**TASK STATEMENT**
How do the lines below between the ones holding "ys_warn_count=0" and "drt_wl_total_um=8990", inclusive, read? Give them again exactly, with no other lines.

────────────────────

`flow/config.mk`:
```
export PLATFORM = sky130hd
export DESIGN_NAME = INST_ITF_DEMUX
export DESIGN_NICKNAME = INST_ITF_DEMUX
export VERILOG_FILES = /design/flow/design.v
export SDC_FILE = /design/flow/constraint.sdc
export NUM_CORES = 4
export LEC_CHECK = 1
export CORE_AREA = 10 10 137 137
export DIE_AREA = 0 0 147 147
export SYNTH_HDL_FRONTEND = slang
```
`flow/constraint.sdc`:
```
current_design INST_ITF_DEMUX

set clk_period 7.7
set clk_io_pct 0.2

create_clock -name clk0 -period $clk_period [get_ports {clk_i}]
create_clock -name clk1 -period $clk_period [get_ports {clk_neg_i}]

set non_clock_inputs [all_inputs -no_clocks]
set_input_delay [expr $clk_period * $clk_io_pct] -clock clk0 $non_clock_inputs
set_output_delay [expr $clk_period * $clk_io_pct] -clock clk0 [all_outputs]
```
`flow/design.v`:
```
package DRCP_PKG;
    localparam EEI_RS_MAX   = 32;
    localparam EEI_RD_MAX   = 32;
    localparam FGPIO_NUM    = 32;
    localparam ITCM_BASE      = 32'h10000;
    localparam ITCM_END       = 32'h1ffff;
    localparam DM_HALT        = 32'h00800;
    localparam DM_EXCEPTION   = DM_HALT + 32'h8;
    localparam L1RAM_BASE     = 32'h0009_0000;
    localparam L1RAM_END      = 32'h0009_ffff;
    localparam L2RAM_BASE     = 32'd0010_0000;
    localparam L2RAM_END      = 32'h0017_ffff;
    localparam IO_RANGE_BASE  = 32'd0080_0000;
    localparam IO_RANGE_END   = 32'h0700_7fff;
    localparam ITCM_SIZE      = (ITCM_END-ITCM_BASE+1);
    localparam L1RAM_SIZE     = (L1RAM_END-L1RAM_BASE+1);
    localparam CSR_MVENDORID    = 12'hF11;
    localparam CSR_MARCHID      = 12'hF12;
    localparam CSR_MIMPID       = 12'hF13;
    localparam CSR_MHARTID      = 12'hF14;
    localparam CSR_MSTATUS      = 12'h300;
    localparam CSR_MISA         = 12'h301;
    localparam CSR_MIE          = 12'h304;
    localparam CSR_MTVEC        = 12'h305;
    localparam CSR_MSCRATCH     = 12'h340;
    localparam CSR_MEPC         = 12'h341;
    localparam CSR_MCAUSE       = 12'h342;
    localparam CSR_MTVAL        = 12'h343;
    localparam CSR_MIP          = 12'h344;
    localparam CSR_MCYCLE       = 12'hb00;
    localparam CSR_MCYCLEH      = 12'hb80;
    localparam CSR_MINSTRET     = 12'hb02;
    localparam CSR_MINSTRETH    = 12'hb82;
    localparam CSR_DCSR         = 12'h7b0;
    localparam CSR_DPC          = 12'h7b1;
    localparam CSR_DSCRATCH0    = 12'h7b2;
    localparam CSR_DSCRATCH1    = 12'h7b3;
    localparam CSR_DSCRATCH2    = 12'h7b4;
    localparam BIT_MSI          = 3;
    localparam BIT_MTI          = 7;
    localparam BIT_MEI          = 11;
    typedef struct packed {
        logic           req;
        logic [31:0]    addr;
    } inst_req_t;
    typedef struct packed {
        logic           ack;
        logic           error;
        logic [31:0]    data;
    } inst_ack_t;
endpackage
module INST_ITF_DEMUX #(
    parameter int unsigned      ITCM_BASE       = 32'h10000,
    parameter int unsigned      ITCM_END        = 32'h1ffff,
    parameter int unsigned      OUTER_IRAM_BASE = 32'h0,
    parameter int unsigned      OUTER_IRAM_END  = 32'h0fff
)(
     input  logic                        clk_i
    ,input  logic                        rst_ni
    ,input  logic                        clk_neg_i
    ,input  logic                        rst_neg_ni
    ,input  logic                        inst_core_req_i       
    ,input  logic [31:0]                 inst_core_addr_i      
    ,output logic                        inst_core_error_o     
    ,output logic                        inst_core_ack_o      
    ,output logic [31:0]                 inst_core_data_o    
    ,output logic                        inst_neg_req_o       
    ,output logic [31:0]                 inst_neg_addr_o      
    ,input  logic                        inst_neg_error_i     
    ,input  logic                        inst_neg_ack_i      
    ,input  logic [31:0]                 inst_neg_data_i    
    ,output logic                        inst_pos_req_o       
    ,output logic [31:0]                 inst_pos_addr_o      
    ,input  logic                        inst_pos_error_i     
    ,input  logic                        inst_pos_ack_i      
    ,input  logic [31:0]                 inst_pos_data_i    
);
    logic        inst_pos_ack_toneg;
    logic [31:0] inst_pos_data_toneg;
    logic [31:0] inst_pos_error_toneg;
    logic [31:0] inst_core_addr_topos;
    always_comb begin
        if ( (inst_core_addr_i>=ITCM_BASE) && (inst_core_addr_i<=ITCM_END) )
            inst_neg_req_o = inst_core_req_i;
        else
            inst_neg_req_o = 1'b0;
    end
    always @(posedge clk_i or negedge rst_ni) begin
    	if(~rst_ni) 
            inst_pos_req_o <= 1'b0;
        else if ( inst_pos_ack_i )
            inst_pos_req_o <= 1'b0;
        else if ( inst_core_req_i & ((inst_core_addr_i>=OUTER_IRAM_BASE)&&(inst_core_addr_i<=OUTER_IRAM_END)) )
            inst_pos_req_o <= 1'b1;
        else
            inst_pos_req_o <= 1'b0;
    end
    assign inst_neg_addr_o = inst_core_addr_i;
    always @(posedge clk_i or negedge rst_ni) begin
    	if(~rst_ni) 
            inst_core_addr_topos <= 32'd0;
        else
            inst_core_addr_topos <= inst_core_addr_i;
    end
    assign inst_pos_addr_o = inst_core_addr_topos;
    always @(posedge clk_neg_i or negedge rst_neg_ni) begin
    	if(~rst_neg_ni) begin
            inst_pos_ack_toneg   <= 1'b0;
            inst_pos_data_toneg  <= 32'd0;
            inst_pos_error_toneg <= 1'b0;
        end
        else begin
            inst_pos_ack_toneg   <= inst_pos_ack_i;
            inst_pos_data_toneg  <= inst_pos_data_i;
            inst_pos_error_toneg <= inst_pos_error_i;
        end
    end
    always_comb begin
        if ( inst_core_req_i & ((inst_core_addr_i>=OUTER_IRAM_BASE)&&(inst_core_addr_i<=OUTER_IRAM_END)) ) begin
            inst_core_ack_o   = inst_pos_ack_toneg;
            inst_core_data_o  = inst_pos_data_toneg;
            inst_core_error_o = inst_pos_error_toneg;
        end
        else begin
            inst_core_ack_o   = inst_neg_ack_i;
            inst_core_data_o  = inst_neg_data_i;
            inst_core_error_o = inst_neg_error_i;
        end
    end
endmodule
```
`flow/run.sh`:
```
#!/bin/bash
# OpenROAD 26Q1-2900-gdf79404cd8, Yosys 0.63+post, stock flow scripts
make -C /OpenROAD-flow-scripts/flow DESIGN_CONFIG=/design/flow/config.mk WORK_HOME=/design/flow/orfs finish
```
==> reports/metrics.cfg <==
[critical_path]
worst_setup_path_end_kind=primary output
path_delay_family=simple AND/OR/NAND/NOR gates
crit_chain=clkdlybuf4s50_1 > nor4_1 > nand4_1 > or3_2 > buf_4 > mux2_4 > clkdlybuf4s50_1
cp_max_fo=35
arrival_ns=4.31
crit_type=input pin to primary output
required_ns=6.16
cp_slowest_cell=nor4_1
slowest_delay_ns=0.52
crit_buf_inv=3
critPathLaunchType=input pin
path_common_cell=clkdlybuf4s50_1

[cts]
post_cts_resized=0
cts_setup_buffers=0
clk_pin_slew_ns=0.05
clock_sinks=67
tritoncts=built
cts_hold_buffers=0

[global_routing]
grt_pass1_wl_um=13500
grt_pass1_vias=2089
grt_use_total=0.0818
grt_max_degree=36
antenna_found_initial=0
overflow=0

[layout]
seq_area_mm2=0.00168
stdcell_count=546
drive_above_1_share=0.158
nFillCells=1549
area_delta_synth_final_pct=91.3
logic_area_um2=548

[yosys]
yosys_area_mm2=0.00254
ys_warn_count=0
numSynthFlops=67
syn_inst=147
synth.distinct_cells=13
postSynthSeqShare=0.660
syn_avg_cell_area_um2=17.3
syn-cell-area_mm2=0.00254
ys_cells=147

[flow_run]
drv_cap=0
warning_count=26

[detailed_routing]
route.vias.total=1801
drt_iter0_drc=19
diodes=0
wire_per_inst_um=16.5
drt_wl_total_um=8990
ant_nets=0
drc=0
viasPerCell=3.30
first_pass_iters=3

[floorplanning]
dieWidth_um=147
coreArea_mm2=0.0158
row_count=46
die-area_mm2=0.0216
pin_count=205
chipHeight_um=147
fp_util=0.160

[final_timing]
rsz0062_at_grt=no
drv_slew=0
maxSlewHeadroom=0.494
setup_violations=0
setup_tns_ns=0
worst_pin_slew_ns=0.759
hold_violations=0

[place]
gp_congestion=0.778
portBuffers=203
hpwl_um=7660
dp.cells=532

[power_and_ir_drop]
ir_drop_mv=0.0774
p_leak_nw=2.05
p_per_area_mw_per_mm2=190

[status]
status=completed

[hold_path]
hp-class=input pin to asynchronous set/reset pin

## kinds of logic after synthesis
| group | synth area share |
|---|---|
| buffers and inverters | 0.124 |
| DFF | 0.660 |
| muxes | 0.194 |
| and+or+nand+nor | 0.0217 |
## synthesized netlist by cell type, drive strengths merged
| cell type | instances | share of area |
|---|---|---|
| nor4b | 1 | 0.0035 |
| nand4 | 1 | 0.0025 |
| or3 | 1 | 0.0025 |
| nor4 | 3 | 0.0074 |
| buf | 36 | 0.12 |
| inv | 1 | 0.0015 |
| nor2 | 2 | 0.0030 |
| mux2 | 34 | 0.19 |
| or4 | 1 | 0.0030 |
| dfrtp | 67 | 0.66 |
## power by group
| group | leakage, nW | internal, W | switching, W |
|---|---|---|---|
| clock | 0.152 | 0.000286 | 0.000136 |
| combinational | 1.12 | 0.0000989 | 0.0000278 |
| sequential | 0.783 | 0.000370 | 0.00000439 |
## layout by cell type, fill, tap and decap left out, drive strengths merged
master / instances
nor4b: 1
or4: 1
clkdlybuf4s50: 202
mux2: 34
buf: 3
clkinvlp: 1
clkbuf: 12
nor4: 3
or3: 1
dfrtp: 67
nor2: 2
inv: 1
bufinv: 1
nand4: 1
## cell type report
class,count,share of cell area
clock buffers,12,0.0572
clock inverters,2,0.00773
inverters,1,0.000773
multi-input cells,43,0.113
flip-flops and latches,67,0.345
well taps,216,0.0557
repair buffers,205,0.421
## routing by layer
layer | vias to the layer above | global-route usage | part of all wire
met4 | 0 | 0.0119 | 0.015
met5 | - | 0 | 0
met3 | 11 | 0.0334 | 0.086
met1 | 876 | 0.0927 | 0.37
li1 | 822 | - | -
met2 | 92 | 0.144 | 0.53
## flip-flops by register name, summed over array words and instances, names as in the netlist
register,count
inst_pos_data_toneg,32
inst_pos_addr_o,32
inst_pos_error_toneg,1
inst_pos_req_o,1
inst_pos_ack_toneg,1
## worst paths after layout
kind                                 startpoint                       to  slack [ns]  cells past startpoint
max in group asynchronous                rst_ni       inst_pos_addr_o[5]        5.72                      2
max                        inst_core_addr_i[31]     inst_core_data_o[21]        1.85                      7
min                                  rst_neg_ni  inst_pos_data_toneg[24]        1.34                      1
min in group clk0           inst_core_addr_i[3]       inst_pos_addr_o[3]        1.73                      1
min in group clk1           inst_pos_data_i[24]  inst_pos_data_toneg[24]        1.70                      1
max in group clk1                inst_pos_ack_i       inst_pos_ack_toneg        5.86                      1
## metrics by stage
step,cell area [µm²],worst slack [ns],power (W),util,hold WS [ns]
CTS,4860,1.74,0.000941,0.307,1.36
global route,4860,1.69,0.000966,0.307,1.40
finish,4860,1.85,0.000923,0.307,1.34
detailed placement,4540,1.75,0.000510,0.287,1.66
floorplan,2540,3.23,0.000399,-,1.24
global placement,4540,1.76,0.000510,0.287,1.65
Power and IR drop assume default switching activity.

────────────────────

**YOUR SOLUTION**
ys_warn_count=0
numSynthFlops=67
syn_inst=147
synth.distinct_cells=13
postSynthSeqShare=0.660
syn_avg_cell_area_um2=17.3
syn-cell-area_mm2=0.00254
ys_cells=147

[flow_run]
drv_cap=0
warning_count=26

[detailed_routing]
route.vias.total=1801
drt_iter0_drc=19
diodes=0
wire_per_inst_um=16.5
drt_wl_total_um=8990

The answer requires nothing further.